Si usted empieza por las novelas y después, desgranando los comienzos, acaba leyendo las rimas y los versos que escribió un joven Marcel de apenas quince o diecisiete años en las noches que agravan la falsa presión que ejercen las paredes de una oscura habitación, y en las que el joven poeta se encontraba con la triste compañía de una lámpara demasiado normal, demasiado usual, apreciará una serie de detalles sobre los que Proust ahondará años más tarde en sus artículos, crónicas y relatos, de modo que esos primeros poemas parecen representar sutiles bosquejos con los que el escritor ideó y visualizó los ladrillos de los que se sirvió para construir sus ambiciosas “catedrales”: sus libros. Obras que, según Proust, debían prepararse minuciosamente «con perpetuos reagrupamientos de fuerzas, como una ofensiva, soportarlo como una fatiga, aceptarlo como una regla, construirlo como una iglesia, seguirlo como un régimen, vencerlo como un obstáculo, conquistarlo como una amistad, sobrealimentarlo como a un niño, crearlo como un mundo, sin dejar de lado esos misterios que probablemente sólo tengan explicación en otros mundos y cuyo presentimiento es lo que más nos conmueve en la vida y en el arte. Y en esos grandes libros hay partes que sólo han tenido tiempo de ser esbozadas y que seguramente nunca serán acabadas, debido al mismo plan del arquitecto. ¡La de grandes catedrales que han quedado inacabadas!». Y quién sabe si estas palabras fueron —o no— escritas bajo la sobreexcitación de los sedantes y las drogas con las que Proust atenuaba su enfermedad y potenciaba su lucidez, pero lo cierto es que denotan una vehemencia que poco se corresponde con el carácter del escritor asmático que pasó la mayor parte de su vida encerrado y postrado por culpa de la enfermedad que no hacía más que debilitarlo y que, finalmente, acabó matándolo.

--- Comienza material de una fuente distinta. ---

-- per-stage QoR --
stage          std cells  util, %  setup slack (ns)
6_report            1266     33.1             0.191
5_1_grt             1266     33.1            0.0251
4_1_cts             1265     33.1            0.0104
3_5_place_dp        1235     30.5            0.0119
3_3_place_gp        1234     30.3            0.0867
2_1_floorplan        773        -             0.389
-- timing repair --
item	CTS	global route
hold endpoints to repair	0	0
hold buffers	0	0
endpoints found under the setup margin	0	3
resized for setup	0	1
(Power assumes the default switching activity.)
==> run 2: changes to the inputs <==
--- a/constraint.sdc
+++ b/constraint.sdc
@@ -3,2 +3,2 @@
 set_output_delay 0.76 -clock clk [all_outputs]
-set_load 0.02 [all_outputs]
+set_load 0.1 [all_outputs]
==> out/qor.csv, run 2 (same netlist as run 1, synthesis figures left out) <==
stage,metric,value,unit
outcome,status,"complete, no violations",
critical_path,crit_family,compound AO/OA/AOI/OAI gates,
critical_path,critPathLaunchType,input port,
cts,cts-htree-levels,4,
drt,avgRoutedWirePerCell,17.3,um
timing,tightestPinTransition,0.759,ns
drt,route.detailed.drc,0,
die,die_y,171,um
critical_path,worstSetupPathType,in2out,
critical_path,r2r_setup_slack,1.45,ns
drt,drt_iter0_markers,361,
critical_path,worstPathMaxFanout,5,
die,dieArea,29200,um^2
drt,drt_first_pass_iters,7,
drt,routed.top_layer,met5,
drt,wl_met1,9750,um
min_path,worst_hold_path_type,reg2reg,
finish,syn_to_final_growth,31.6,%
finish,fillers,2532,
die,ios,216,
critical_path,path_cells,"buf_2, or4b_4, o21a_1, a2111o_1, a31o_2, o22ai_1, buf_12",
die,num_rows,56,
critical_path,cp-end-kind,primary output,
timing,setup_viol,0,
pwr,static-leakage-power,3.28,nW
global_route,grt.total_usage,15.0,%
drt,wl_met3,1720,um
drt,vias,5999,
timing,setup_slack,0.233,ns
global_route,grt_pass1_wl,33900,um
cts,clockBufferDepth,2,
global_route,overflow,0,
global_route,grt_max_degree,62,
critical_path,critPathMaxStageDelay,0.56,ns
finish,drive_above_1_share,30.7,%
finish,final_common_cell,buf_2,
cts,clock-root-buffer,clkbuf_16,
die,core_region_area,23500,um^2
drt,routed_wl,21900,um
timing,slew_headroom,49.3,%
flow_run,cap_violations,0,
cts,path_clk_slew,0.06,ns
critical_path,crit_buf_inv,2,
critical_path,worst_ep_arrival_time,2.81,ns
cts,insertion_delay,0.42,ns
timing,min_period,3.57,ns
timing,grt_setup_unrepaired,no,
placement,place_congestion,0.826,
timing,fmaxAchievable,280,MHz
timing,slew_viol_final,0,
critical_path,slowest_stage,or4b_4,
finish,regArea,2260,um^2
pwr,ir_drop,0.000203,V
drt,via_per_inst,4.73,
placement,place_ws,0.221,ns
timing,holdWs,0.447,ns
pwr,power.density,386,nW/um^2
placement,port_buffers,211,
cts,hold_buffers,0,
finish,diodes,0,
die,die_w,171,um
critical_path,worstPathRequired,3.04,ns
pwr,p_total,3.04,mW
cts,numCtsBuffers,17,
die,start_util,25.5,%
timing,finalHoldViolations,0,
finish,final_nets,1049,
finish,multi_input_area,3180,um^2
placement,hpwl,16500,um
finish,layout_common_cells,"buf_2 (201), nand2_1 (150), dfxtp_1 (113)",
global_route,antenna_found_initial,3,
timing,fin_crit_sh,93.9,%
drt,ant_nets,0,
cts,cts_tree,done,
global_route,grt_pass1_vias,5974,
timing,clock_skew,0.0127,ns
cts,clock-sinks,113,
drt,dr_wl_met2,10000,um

"Marcel Proust pocas veces escribió para sí, más bien lo hizo para ese otro. Para su madre, para quien fuese su amante, su amigo, su jefe, su editor o su lector desconocido"

Y lo cierto también es que Marcel Proust pocas veces escribió para sí, más bien lo hizo para ese otro. Para su madre, para quien fuese su amante, su amigo, su jefe, su editor o su lector desconocido. «Sólo a través del arte podemos salir de nosotros mismos y saber lo que otra persona ve» y sólo a través del suyo, que era la escritura, pudo relacionarse con sus semejantes y con el mundo. Cuanto más inhóspito, lejano u hostil le resultaba éste, o la realidad que palpitaba en las paredes vecinas, más se refugiaba en la memoria involuntaria e inventada con la que recreaba lo que pudo ser, y no fue; desterrando de su vida cualquier proyecto que no consistiera en la futura materialización de su gran obra, de su gran concentración de pensamiento, de su Universo, pues como expresó en su día Maurice Rostand, «extraña fraternidad la que une a Leonardo da Vinci con Goethe, a Platón con Nietzsche, a Dostoievski con Shakespeare. Como ellos, Marcel Proust [y su obra son] un universo aparte».